According to the same cut-off value in TCGA-STAD training cohort, we did KM survival analysis on three independent datasets: GSE15459 (n = 191), GSE62254 (n = 300) and some cases in our center (n = 12). The results showed that the patients in high risk group were significantly associated with lower OS (all P < 0.05, Fig. 6), which was consistent with findings in TCGA-STAD training cohort. As for the 12 cases in our center, similar results were obtained regardless of whether the tissues were taken from GC or peritoneal metastasis.

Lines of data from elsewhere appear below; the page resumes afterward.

## src/rtl/sdram_colgen_pkg.sv

```systemverilog
package sdram_colgen_pkg;
   // burst length codes; any code with bit 2 set means full page
   typedef enum logic [2:0] {
      BLEN_1    = 3'd0,
      BLEN_2    = 3'd1,
      BLEN_4    = 3'd2,
      BLEN_8    = 3'd3,
      BLEN_PAGE = 3'd7
   } blen_e;

   localparam int unsigned MAX_FIXED_LOG2 = 3;

   function automatic logic is_page(input logic [2:0] code);
      return code[2];
   endfunction
endpackage

```

## src/rtl/sdram_colgen_ctr.sv

```systemverilog
module sdram_colgen_ctr
   import sdram_colgen_pkg::*;
#(
   parameter int unsigned COL_W = 10
) (
   input  logic             clk,
   input  logic             rst_n,
   input  logic             load_i,
   input  logic             stop_i,
   input  logic [2:0]       blen_i,
   output logic [COL_W-1:0] beat_o,
   output logic [2:0]       blen_o,
   output logic             active_o,
   output logic             last_o
);
   logic [COL_W-1:0] beat_q;
   logic [2:0]       blen_q;
   logic             active_q;
   logic [COL_W-1:0] final_beat;

   // N-1 for a fixed length of 2^blen_q[1:0]
   assign final_beat = COL_W'((1 << blen_q[1:0]) - 1);
   assign last_o     = active_q & ~is_page(blen_q) & (beat_q == final_beat);

   always_ff @(posedge clk or negedge rst_n) begin
      if (!rst_n) begin
         beat_q   <= '0;
         blen_q   <= 3'd0;
         active_q <= 1'b0;
      end else if (load_i) begin
         beat_q   <= '0;
         blen_q   <= blen_i;
         active_q <= 1'b1;
      end else if (stop_i || last_o) begin
         beat_q   <= '0;
         active_q <= 1'b0;
      end else if (active_q) begin
         beat_q   <= beat_q + 1'b1;
      end
   end

   assign beat_o   = beat_q;
   assign blen_o   = blen_q;
   assign active_o = active_q;
endmodule

```

## src/rtl/sdram_colgen_addr.sv

```systemverilog
module sdram_colgen_addr
   import sdram_colgen_pkg::*;
#(
   parameter int unsigned COL_W  = 10,
   parameter bit          ILV_EN = 1'b1
) (
   input  logic [COL_W-1:0] base_i,
   input  logic [COL_W-1:0] beat_i,
   input  logic [2:0]       blen_i,
   input  logic             ilv_i,
   output logic [COL_W-1:0] col_o
);
   logic             page;
   logic             use_ilv;
   logic [COL_W-1:0] in_blk;
   logic [COL_W-1:0] sum;
   logic [COL_W-1:0] seq_col;
   logic [COL_W-1:0] ilv_col;

   assign page = is_page(blen_i);
   assign sum  = base_i + beat_i;

   generate
      if (ILV_EN) begin : g_ilv
         assign use_ilv = ilv_i & ~page;
      end else begin : g_seq_only
         assign use_ilv = 1'b0;
      end

      for (genvar i = 0; i < COL_W; i++) begin : g_bit
         if (i < MAX_FIXED_LOG2) begin : g_low
            assign in_blk[i] = page | (blen_i[1:0] > 2'(i));
         end else begin : g_high
            assign in_blk[i] = page;
         end
         assign seq_col[i] = in_blk[i] ? sum[i] : base_i[i];
         assign ilv_col[i] = in_blk[i] ? (base_i[i] ^ beat_i[i]) : base_i[i];
      end
   endgenerate

   assign col_o = use_ilv ? ilv_col : seq_col;
endmodule

```

## src/rtl/sdram_colgen.sv

```systemverilog
module sdram_colgen
   import sdram_colgen_pkg::*;
#(
   parameter int unsigned COL_W  = 10,
   parameter bit          ILV_EN = 1'b1
) (
   input  logic             clk,
   input  logic             rst_n,
   input  logic             start_i,
   input  logic [COL_W-1:0] start_col_i,
   input  logic [2:0]       blen_i,
   input  logic             ilv_i,
   input  logic             stop_i,
   output logic [COL_W-1:0] col_o,
   output logic             valid_o,
   output logic             last_o
);
   generate
      if (COL_W < MAX_FIXED_LOG2 || COL_W > 16) begin : g_bad_width
         $error("sdram_colgen: COL_W must lie in 3..16");
      end
   endgenerate

   logic [COL_W-1:0] base_q;
   logic             ilv_q;
   logic [COL_W-1:0] beat;
   logic [2:0]       blen_q;
   logic             active;
   logic [COL_W-1:0] col_raw;

   always_ff @(posedge clk or negedge rst_n) begin
      if (!rst_n) begin
         base_q <= '0;
         ilv_q  <= 1'b0;
      end else if (start_i) begin
         base_q <= start_col_i;
         ilv_q  <= ilv_i;
      end
   end

   sdram_colgen_ctr #(.COL_W(COL_W)) u_ctr (
      .clk      (clk),
      .rst_n    (rst_n),
      .load_i   (start_i),
      .stop_i   (stop_i),
      .blen_i   (blen_i),
      .beat_o   (beat),
      .blen_o   (blen_q),
      .active_o (active),
      .last_o   (last_o)
   );

   sdram_colgen_addr #(.COL_W(COL_W), .ILV_EN(ILV_EN)) u_addr (
      .base_i (base_q),
      .beat_i (beat),
      .blen_i (blen_q),
      .ilv_i  (ilv_q),
      .col_o  (col_raw)
   );

   assign col_o   = active ? col_raw : '0;
   assign valid_o = active;
endmodule

```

To evaluate the sensitivity and specificity of the prognostic prediction model, external validation in the independent dataset of 32 types of TCGA tumors were performed. According to the results of KM survival analysis, it was found that our signature could significantly distinguish high and low risk patients with one of the following 20 types of TCGA tumors respectively: adrenocortical carcinoma (ACC), bladder urothelial carcinoma (BLCA), colon adenocarcinoma (COAD), glioblastoma multiforme (GBM), kidney renal clear cell carcinoma (KIRC), kidney renal papillary cell carcinoma (KIRP), acute myeloid leukemia (LAML), lower grade glioma (LGG), lung adenocarcinoma (LUAD), lung squamous cell carcinoma (LUSC), mesothelioma (MESO), pancreatic adenocarcinoma (PAAD), pheochromocytoma and paraganglioma (PCPG), sarcoma (SARC), skin cutaneous melanoma (SKCM), stomach adenocarcinoma (STAD), thyroid carcinoma (THCA), thymoma (THYM), uterine corpus endometrial carcinoma (UCEC) and uveal melanoma (UVM) (all P < 0.05; Fig. 7A-T).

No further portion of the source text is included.